OBJECTIVETo prepare an insulin-loaded nanoparticle assembled using pH-sensitive poly(ethylene glycol)-poly(ε-caprolactone)-poly(N,N-diethylamino-2-ethylmethaerylate) (mPEG-PCL-PDEAEMA) and investigate its performance of sustained insulin release in vitro and its hypoglycemic effects in diabetic rats. METHDOS: mPEG-PCL-PDEAEMA triblock copolymers with different hydrophobic lengths were synthesized by ring opening polymerization (ROP) combined with atom transfer radical polymerization (ATRP). The copolymers were characterized using Fourier-transform Infrared (FT-IR) spectroscopy and proton nuclear magnetic resonance spectroscopy (H-NMR). Insulin-loaded nanoparticles were prepared by nanoprecipitation technique, in which the reversible swelling of the pH-sensitive material was used for insulin loading and release. The obtained nanoparticles were further confirmed by dynamic light scattering (DLS) and transmission electron microscopy (TEM). The entrapment efficiency (EE%), drug loading (DL%) and in vitro release characteristics of the insulin- loaded nanoparticles were assessed using BCA protein assay kit. The hypoglycemic effects of the nanoparticles were evaluated by monitoring the glucose levels.

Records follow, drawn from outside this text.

### src/hw/rtl/assert_macros.svh
// Assertion macros used by the RTL top level
`ifndef ASSERT_MACROS_SVH
`define ASSERT_MACROS_SVH
// same-cycle implication
`define ASSERT_IMP(lbl, clk, rst, ante, cons, msg) \
  lbl: assert property (@(posedge clk) disable iff (rst) (ante) |-> (cons)) \
    else $error(msg);
// next-cycle implication
`define ASSERT_NXT(lbl, clk, rst, ante, cons, msg) \
  lbl: assert property (@(posedge clk) disable iff (rst) (ante) |=> (cons)) \
    else $error(msg);
`endif

### src/hw/rtl/nau_pkg.sv
// Types, constants and lookup tables of the activation unit
package nau_pkg;

  localparam int SAMPLE_W   = 16;
  localparam int INDEX_W    = 6;
  localparam int CNT_W      = 7;
  localparam int EXP_W      = 32;
  localparam int SUM_W      = 40;
  localparam int DIV_NUM_W  = 56;
  localparam int DIV_DEN_W  = 40;
  localparam int DIV_Q_W    = 25;
  localparam int SLOPE_W    = 12;
  localparam int FUNC_W     = 3;
  localparam int CFG_IDX_W  = 2;
  localparam int CFG_DATA_W = 12;
  localparam int MUL_W      = 26;

  localparam logic [FUNC_W-1:0] FUNC_RELU    = 3'd0;
  localparam logic [FUNC_W-1:0] FUNC_LEAKY   = 3'd1;
  localparam logic [FUNC_W-1:0] FUNC_SIGMOID = 3'd2;
  localparam logic [FUNC_W-1:0] FUNC_TANH    = 3'd3;
  localparam logic [FUNC_W-1:0] FUNC_SILU    = 3'd4;
  localparam logic [FUNC_W-1:0] FUNC_SOFTMAX = 3'd5;

  localparam logic [CFG_IDX_W-1:0] CFG_FUNC  = 2'd0;
  localparam logic [CFG_IDX_W-1:0] CFG_DERIV = 2'd1;
  localparam logic [CFG_IDX_W-1:0] CFG_SLOPE = 2'd2;

  localparam logic [SLOPE_W-1:0] SLOPE_RESET = 12'd41;

  typedef enum logic [2:0] {
    OP_RELU, OP_LEAKY, OP_SIGMOID, OP_TANH, OP_SILU, OP_SOFTMAX
  } op_t;

  typedef enum logic [3:0] {
    ST_IDLE, ST_EXPA, ST_EXPB, ST_STORE, ST_SQ, ST_SIGDIV, ST_TDIV,
    ST_EMRD, ST_EMDIV, ST_WAIT, ST_POST1, ST_POST2, ST_OUT
  } state_t;

  typedef struct packed {
    logic [FUNC_W-1:0]  func;
    logic               deriv;
    logic [SLOPE_W-1:0] slope;
  } cfg_t;

  typedef struct packed {
    op_t                 op;
    logic [SAMPLE_W-1:0] x;
    logic                last;
  } item_t;

  typedef struct packed {
    logic                 start;
    logic [DIV_NUM_W-1:0] num;
    logic [DIV_DEN_W-1:0] den;
  } div_req_t;

  typedef struct packed {
    logic               busy;
    logic               done;
    logic [DIV_Q_W-1:0] quot;
  } div_rsp_t;

  function automatic logic [17:0] frac_tab(input logic [4:0] j);
    logic [17:0] v;
    case (j)
      5'd0:  v = 18'd65536;
      5'd1:  v = 18'd69763;
      5'd2:  v = 18'd74262;
      5'd3:  v = 18'd79052;
      5'd4:  v = 18'd84150;
      5'd5:  v = 18'd89577;
      5'd6:  v = 18'd95354;
      5'd7:  v = 18'd101504;
      5'd8:  v = 18'd108051;
      5'd9:  v = 18'd115019;
      5'd10: v = 18'd122437;
      5'd11: v = 18'd130334;
      5'd12: v = 18'd138740;
      5'd13: v = 18'd147688;
      5'd14: v = 18'd157213;
      5'd15: v = 18'd167352;
      default: v = 18'd178145;
    endcase
    return v;
  endfunction

  function automatic logic [30:0] int_tab(input logic [3:0] i);
    logic [30:0] v;
    case (i)
      4'd0:  v = 31'd352;
      4'd1:  v = 31'd956;
      4'd2:  v = 31'd2599;
      4'd3:  v = 31'd7065;
      4'd4:  v = 31'd19205;
      4'd5:  v = 31'd52206;
      4'd6:  v = 31'd141909;
      4'd7:  v = 31'd385750;
      4'd8:  v = 31'd1048576;
      4'd9:  v = 31'd2850325;
      4'd10: v = 31'd7747987;
      4'd11: v = 31'd21061212;
      4'd12: v = 31'd57250310;
      4'd13: v = 31'd155622477;
      4'd14: v = 31'd423025751;
      default: v = 31'd1149903210;
    endcase
    return v;
  endfunction

endpackage

### src/hw/rtl/nau_div.sv
// Radix-2 restoring divider, one quotient bit per cycle
module nau_div (
  input  logic              clk,
  input  logic              rst,
  input  nau_pkg::div_req_t req,
  output nau_pkg::div_rsp_t rsp
);

  localparam int CNT_W = $clog2(nau_pkg::DIV_NUM_W);
  localparam logic [CNT_W-1:0] LAST = CNT_W'(nau_pkg::DIV_NUM_W - 1);

  logic [nau_pkg::DIV_DEN_W-1:0] rem;
  logic [nau_pkg::DIV_DEN_W-1:0] den;
  logic [nau_pkg::DIV_NUM_W-1:0] qn;
  logic [CNT_W-1:0]              cnt;
  logic                          busy;
  logic                          done;
  logic [nau_pkg::DIV_DEN_W:0]   trial;
  logic                          ge;

  assign trial = {rem, qn[nau_pkg::DIV_NUM_W-1]};
  assign ge    = (trial >= {1'b0, den});

  always_ff @(posedge clk) begin
    if (rst) begin
      busy <= 1'b0;
      done <= 1'b0;
      cnt  <= '0;
    end else begin
      done <= 1'b0;
      if (req.start) begin
        busy <= 1'b1;
        cnt  <= '0;
      end else if (busy) begin
        if (cnt == LAST) begin
          busy <= 1'b0;
          done <= 1'b1;
        end
        cnt <= cnt + 1'b1;
      end
    end
  end

  // hold the divisor for the whole run
  always_ff @(posedge clk) begin
    if (req.start) begin
      rem <= '0;
      den <= req.den;
      qn  <= req.num;
    end else if (busy) begin
      rem <= ge ? nau_pkg::DIV_DEN_W'(trial - {1'b0, den})
                : trial[nau_pkg::DIV_DEN_W-1:0];
      qn  <= {qn[nau_pkg::DIV_NUM_W-2:0], ge};
    end
  end

  assign rsp = '{busy: busy, done: done, quot: qn[nau_pkg::DIV_Q_W-1:0]};

endmodule

### config.mk
export PLATFORM = sky130hd
export DESIGN_NAME = nau_div
export DESIGN_NICKNAME = d
export VERILOG_FILES = /design/src/hw/rtl/assert_macros.svh /design/src/hw/rtl/nau_pkg.sv /design/src/hw/rtl/nau_div.sv
export SDC_FILE = /design/constraint.sdc
export NUM_CORES = 1
export LEC_CHECK = 0
export ABC_AREA = 1
export BUFFER_PORTS_ARGS = -buffer_cell sky130_fd_sc_hd__buf_2
export CAP_MARGIN = 20
export CORE_AREA = 2 2 129 194
export CTS_CLUSTER_SIZE = 40
export DETAILED_ROUTE_END_ITERATION = 7
export DIE_AREA = 0 0 131 196
export GPL_ROUTABILITY_DRIVEN = 1
export PLACE_DENSITY = 0.67
export SLEW_MARGIN = 25
export SYNTH_ARGS = -nofsm -noshare
export SYNTH_HDL_FRONTEND = slang
export SYNTH_SLANG_ARGS = --single-unit
### constraint.sdc
create_clock -name clk -period 3.1 [get_ports clk]
set_input_delay 0.31 -clock clk [delete_from_list [all_inputs] [get_ports clk]]
set_output_delay 0.31 -clock clk [all_outputs]
set_load 0.05 [all_outputs]
==> summary.md, run 1 <==
| Metric | Value |
|---|---|
| Commonest non-fill, non-tap cells in the layout | nand2_1, inv_1, buf_2 |
| Initial detailed-routing violation count | 395 |
| DRT Pass-1 Iters | 5 |
| Die ar. | 25700 µm² |
| Sequential fraction of the synthesis area | 0.405 |
| Starting Density | 0.394 |
| Distinct cells, synth | 43 |
| Post-Syn Area per Cell | 7.10 µm² |
| WHS | 0.0556 ns |
| Max-slew violations | 0 |
| Max Freq | 0.401 GHz |
| Crit path time final | 2.50 ns |
| # DRC | 0 |
| Post-CTS Resized | 0 |
| # IOs | 126 |
| Pin count of the biggest net entering global routing | 80 |
| Layout Cells excl Fill | 1767 |
| Final nets | 1571 |
| Die H | 196 µm |
| Clock root buffer | clkbuf_16 |
| Leakage | 0.00576 µW |
| Crit Path Class | reg -> reg |
| Slew HR | 0.417 |
| RSZ-0062 raised after global routing | false |
| Global-route wire length before repair | 40200 µm |
| # setup viols final | 0 |
| H-tree levels | 4 |
| Rows | 70 |
| Vias in the first global route | 8288 |
| # port buffers | 125 |
| Share of layout cells above drive strength 1 | 0.142 |
| Period utilization | 0.805 |
| Vias per cell | 4.63 |
| Post-place setup slack | 0.587 ns |
| Clock Skew | 0.0109 ns |
| Clock latency on the worst-skew pair | 0.43 ns |
| Cells after DPL | 1735 |
| Status | finished clean |
| Post-route ant nets | 0 |
| Wl on met1 | 9520 µm |
| Routed len/inst | 14.0 µm |
| Initial antenna violation count | 0 |
| Max incr delay on CP | 0.44 ns |
| Maxcap violations | 0 |
| CTS clock-pin slew for the worst setup and hold paths | 0.06 ns |
| Worst Max-Slew Pin Slew | 0.874 ns |
| DR WL met3 | 1060 µm |
| Crit path required time | 3.39 ns |
| Total negative slack | 0 ns |
| Cells after Synth | 1335 |
| Syn Std Cell Area | 9480 µm² |
| # hold bufs at CTS | 0 |
| Area delta synth->final | 13.9% |
| Most common cell after layout, fill and taps aside | nand2_1 |
| Peak supply drop | 0.383 mV |
| Setup ws final | 0.603 ns |
| CTS buffer count | 17 |
| Critical-path cell list | inv_1 -> ha_1 -> nand2_2 -> inv_1 -> a21oi_2 -> a21boi_2 -> nand3_2 -> nand2_4 -> buf_4 -> nand3_1 -> nand3_1 -> o21ai_1 |
| Remaining global-route overflow | 0 |
| CTS Buffer Depth | 2 |
| Slowest CP cell | buf_4 |
| CTS tree | done |
| Gr usage total | 0.202 |
| GPL Wtd Cong | 0.979 |
| Die W | 131 µm |
| Hold/Removal Path Class | in -> reg |
| WP data arrival | 2.79 ns |
| Total number of vias | 8188 |
| Core area | 24100 µm² |
| Met2 wire length | 13100 µm |
| Clk sink count | 144 |
| Pwr Density | 458 nW/µm² |
| DRT Wirelength | 24700 µm |
| Uppermost layer routed | met4 |
| Post-CTS setup buffer count | 0 |
| Mapped Nets | 1476 |
| CP Capture Type | register |
| CP Max Fanout | 41 |
| # diodes | 0 |
| Post-DP HPWL | 19200 µm |
| Yosys warning count | 0 |
| Hold Vio Cnt, Final | 0 |
| Synth Register Bits | 144 |
| CP startpoint kind | register |
-- registers in the layout (all words and copies together), names as in the netlist --
name,count
qn,56
den,40
cnt,6
done,1
rem,40
busy,1
-- Yosys cell counts, drive strengths merged --
| library cell | instances | area share |
|---|---|---|
| nand2 | 569 | 0.23 |
| inv | 224 | 0.089 |
| edfxtp | 96 | 0.30 |
| nand3 | 93 | 0.058 |
| nor2 | 81 | 0.035 |
| dfxtp | 48 | 0.10 |
| buf | 47 | 0.039 |
| ha | 41 | 0.054 |
| a21oi | 29 | 0.017 |
| o21ai | 27 | 0.015 |
| xnor2 | 21 | 0.019 |
| nand3b | 20 | 0.016 |
| clkbuf | 11 | 0.0044 |
| nor3 | 6 | 0.0032 |
| nand4 | 3 | 0.0020 |
| nor3b | 3 | 0.0024 |
| a21boi | 2 | 0.0020 |
| a21o | 2 | 0.0016 |
| a31oi | 2 | 0.0013 |
| and2 | 2 | 0.0013 |
| o21bai | 2 | 0.0016 |
| clkinv | 1 | 0.00040 |
| fa | 1 | 0.0021 |
| o211ai | 1 | 0.00079 |
| or2 | 1 | 0.00066 |
| or4 | 1 | 0.00079 |
| xor2 | 1 | 0.00092 |
-- where the power goes --
group          switching [µW]  total (µW)  internal [µW]
sequential               44.2        2240           2190
combinational             440         634            193
clock                     855        2080           1220
total                    1340        4950           3610
-- worst paths after layout --
kind / startpoint / end / slack, ns / cells after the start
max: den[23]$_DFFE_PP_ / rem[11]$_SDFFE_PP0P_ / 0.60 / 12
min: req[6] / den[6]$_DFFE_PP_ / 0.06 / 1
max reg2reg: den[23]$_DFFE_PP_ / rem[11]$_SDFFE_PP0P_ / 0.60 / 12
min reg2reg: rem[27]$_SDFFE_PP0P_ / rem[27]$_SDFFE_PP0P_ / 0.47 / 2
-- final cells by class --
class | instances | area (µm²)
Clock inverter | 13 | 151
Clock buffer | 19 | 443
Timing Repair Buffer | 134 | 721
Sequential cell | 144 | 3840
Fill cell | 2459 | 13300
Tap cell | 324 | 405
Multi-Input combinational cell | 908 | 4390
Inverter | 225 | 845
-- critical path: cells and delay by family, from the launching register on --
family | cells | cell delay (ns)
AND/OR/NAND/NOR | 5 | 0.64
flip-flops | 1 | 0.35
buffers and inverters | 3 | 0.58
adder cells (fa/ha/maj) | 1 | 0.28
AO/OA/AOI/OAI | 3 | 0.49
-- cell families (layout without fill, tap and decap cells) --
logic type / Yosys count / count (layout) / synth area share
flip-flops: 144 / 144 / 0.405
AO/OA/AOI/OAI: 65 / 65 / 0.0388
XOR/XNOR: 22 / 22 / 0.0203
AND/OR/NAND/NOR: 779 / 779 / 0.347
adder cells (fa/ha/maj): 42 / 42 / 0.0562
buffers and inverters: 283 / 391 / 0.132
-- layer usage --
layer | vias up | GRT usage
li1 | 4281 | -
met5 | - | 0
met3 | 47 | 0.0439
met2 | 212 | 0.371
met4 | 0 | 0.102
met1 | 3648 | 0.211
-- per-stage QoR --
stage                     utilization  cell area (µm²)  total power, µW
after detailed placement        0.424            10200             2920
after global placement          0.424            10200             2910
after floorplan                     -             9480             2750
after CTS                       0.448            10800             5010
final                           0.448            10800             4950
after global routing            0.448            10800             5160
No activity file was read; power rests on OpenSTA's default activity.
==> run 2: changes to the inputs <==
Settings changed: ABC_AREA 1 to 0, CORE_AREA 2 2 129 194 to 2 2 121 181, DIE_AREA 0 0 131 196 to 0 0 123 183, PLACE_DENSITY 0.67 to 0.7.
Clock period 3.1 ns to 2.1 ns, I/O delays scaled along.
==> run 2 against run 1 <==
Compared with the run above:
- the run now ends with negative setup slack left
- utilization grew 13 points
- synthesized area fell by 13%
- maximum frequency down 14%
- highest routed layer unchanged
- total power up 94%
- global-route usage down 0.49 points
- combinational power increased to 5.1 times the previous value
- register-to-register slack lost 1.4 ns
- sequential cell count stayed put
==> summary.md, run 2 <==
| Metric | Value |
|---|---|
| Worst Max-Slew Pin Slew | 0.497 ns |
| Cells after Synth | 773 |
| CP Max Fanout | 6 |
| Area delta synth->final | 46.1% |
| Failing checks | negative setup slack |
| GR Layer Usage met1 | 0.205 |
| Commonest cells in the netlist | edfxtp_1, nor2_1, mux2_2 |
| Utilization after layout | 0.574 |
| Core area | 21000 µm² |
| Vias in the first global route | 7356 |
| Mapped Nets | 914 |
| Most used routing layer | met2 |
| CP startpoint kind | register |
| Number of synthesized flops with an enable pin | 96 |
| GPL Wtd Cong | 0.891 |
| Async set or reset register ratio after synthesis | 0 |
| Fin area | 12000 µm² |
| Crit path required time | 2.40 ns |
| Yosys warning count | 0 |
| Area after DPL | 10300 µm² |
| Max-slew violations | 0 |
| Hold Vio Cnt, Final | 0 |
| Initial detailed-routing violation count | 312 |
| Met3 GRT Util | 0.0532 |
| Critical-path cell list | inv_2 -> ha_4 -> a21o_1 -> o2bb2ai_2 -> a21o_1 -> o21ai_2 -> a21oi_4 -> o211ai_4 -> a311oi_4 -> nor2_4 -> buf_6 -> buf_12 -> buf_12 -> mux2i_2 -> a211oi_2 |
| Initial antenna violation count | 0 |
| Post-route ant nets | 0 |
| Die ar. | 22500 µm² |
| Max Freq | 0.343 GHz |
| Maxcap violations | 0 |
| Global-route wire length before repair | 34800 µm |
| Distinct cells, synth | 64 |
| Clk sink count | 144 |
| H-tree levels | 4 |
| Synth top area share | 0.350 |
| Rows | 65 |
| Pwr Density | 795 nW/µm² |
| Clock root buffer | clkbuf_16 |
| # port buffers | 125 |
| Setup ws final | -0.816 ns |
| Clock latency on the worst-skew pair | 0.43 ns |
| Largest registers | qn: 56 flops, den: 40 flops, rem: 40 flops |
| # IOs | 126 |
| Routed len/inst | 16.1 µm |
| CTS buffer count | 17 |
| Syn Std Cell Area | 8250 µm² |
| Die W | 123 µm |
| Top-count cell post-synth | edfxtp_1 |
| # diodes | 0 |
| Hold/Removal Path Class | in -> reg |
| WP data arrival | 3.21 ns |
| CTS Buffer Depth | 2 |
| Final nets | 1233 |
| Clock Skew | 0.0143 ns |
| Most common cell after layout, fill and taps aside | buf_4 |
| Slew HR | 0.667 |
| Status | finished, violations left |
| Total number of vias | 7094 |
| RSZ-0062 raised after global routing | true |
| Sequential fraction of the synthesis area | 0.466 |
| Starting Density | 0.393 |
| Share of layout cells above drive strength 1 | 0.458 |
| # setup viols final | 41 |
| Post-place setup slack | -0.883 ns |
| Leakage | 0.00539 µW |
| Max incr delay on CP | 0.41 ns |
| Pin count of the biggest net entering global routing | 54 |
| Remaining global-route overflow | 0 |
| Post-DP HPWL | 14900 µm |
| Max FFs per register | 56 |
| Die H | 183 µm |
| Period utilization | 1.39 |
| CP Capture Type | register |
| Gr usage total | 0.197 |
| DRT Pass-1 Iters | 5 |
| Post-Syn Area per Cell | 10.7 µm² |
| CTS clock-pin slew for the worst setup and hold paths | 0.06 ns |
| Largest Register | qn |
| Total chip power | 9580 µW |
| GR Layer Usage met2 | 0.360 |
| CTS tree | done |
| Synth top area cells | edfxtp_1, dfxtp_1, mux2_2 |
| # DRC | 0 |
| Peak supply drop | 0.572 mV |
| Commonest non-fill, non-tap cells in the layout | buf_4, buf_2, edfxtp_1 |
| Total negative slack | -28.77 ns |
| Synth Register Bits | 144 |
| Vias per cell | 5.17 |
| Synth area leader | edfxtp_1 |
| Slowest CP cell | edfxtp_1 |
| DRT Wirelength | 22100 µm |
| Crit path time final | 2.92 ns |
| Crit Path Class | reg -> reg |
| Ys flop type | edfxtp_1 |
==> run 2: worst paths after layout <==
kind,start,endpoint,slack (ns),cells past startpoint
worst max register to register,den[8]$_DFFE_PP_,rem[27]$_SDFFE_PP0P_,-0.82,15
worst max-delay path,den[8]$_DFFE_PP_,rem[27]$_SDFFE_PP0P_,-0.82,15
worst min register to register,cnt[5]$_SDFFE_PP0P_,cnt[5]$_SDFFE_PP0P_,0.49,2
worst min-delay path,req[88],qn[48]$_DFFE_PP_,0.08,2
==> run 2: area by class of cell <==
cell class	instances	area, µm²
Fill cell	1751	8940
Multi-Input combinational cell	510	4360
Sequential cell	144	3840
Timing Repair Buffer	368	2750
Clock buffer	20	479
Tap cell	268	335
Inverter	51	191
Clock inverter	12	78.8
==> run 2: through the flow <==
stage / instances / hold slack, ns
after floorplan: 773 / 0.279
after global placement: 1267 / 0.367
after detailed placement: 1267 / 0.378
after CTS: 1364 / 0.0571
after global routing: 1373 / 0.0728
final: 1373 / 0.0798
==> run 2: per-layer routing <==
metal	up-vias	routed length (µm)
met5	-	0
li1	3446	-
met3	43	1280
met4	0	635
met1	3382	8350
met2	223	11800
==> run 2: cells by family (layout without fill, tap and decap cells) <==
family | Yosys count | in the layout | share of synthesized area
xor+xnor | 38 | 38 | 0.0404
fa+ha+maj | 42 | 42 | 0.0646
compound gates | 170 | 170 | 0.142
mux | 91 | 91 | 0.119
buf+inv | 119 | 451 | 0.0695
flops | 144 | 144 | 0.466
simple gates | 169 | 169 | 0.0985
==> run 2: where the power goes <==
group	switching [µW]	internal, µW
Clock	1250	1650
Combinational	1590	1640
Sequential	128	3320
Total	2970	6610
==> run 2: timing repair <==
action	CTS	global route
resized for setup	62	46
hold buffers	41	0
gates cloned	3	1
setup endpoints to repair	41	41
pin swaps	37	32
setup buffers	22	10
endpoints found under the hold margin	41	0
==> run 2: critical path: cells and delay by family, from the launching register on <==
kind                       cells  cell delay, ns
adders and majority gates      1            0.22
and+or+nand+nor                1            0.15
buffers and inverters          4            0.48
AOI/OAI and AO/OA              8            1.27
DFF                            1            0.41
muxes                          1            0.24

RESULTSThe size of the nanoparticles decreased as pH value increased within the range of 1.2 to 7.4. Using copolymers mPEG5k-PCL13k- PDEAEMA10k and mPEG5k-PCL10k-PDEAEMA10k as the drug carriers, the nanoparticles prepared with an optimal insulin-coplymer mass ratio of 90% had an average size of 181.9∓6.67 nm and 169∓7.1 nm, maximal EE% of (81.99∓1.77)% and (53.12∓0.62)%, and maximal DL% of (42.46∓0.53)% and (32.34∓0.26)%, respectively. Compared with free insulin, the insulin-loaded nanoparticles was capable of sustained insulin release and the release rate was lowered as the hydrophobic length increases. In diabetic rats, the insulin-loaded nanoparticles based on mPEG5k-PCL13k- PDEAEMA10k maintained a sustained hypoglycemic effect for 48 h, which was significantly longer than the time of free insulin.

CONCLUSIONThe pH-sensitive triblock copolymer mPEG-PCL-PDEAEMA can serve as a promising candidate of carrier for sustained release of insulin.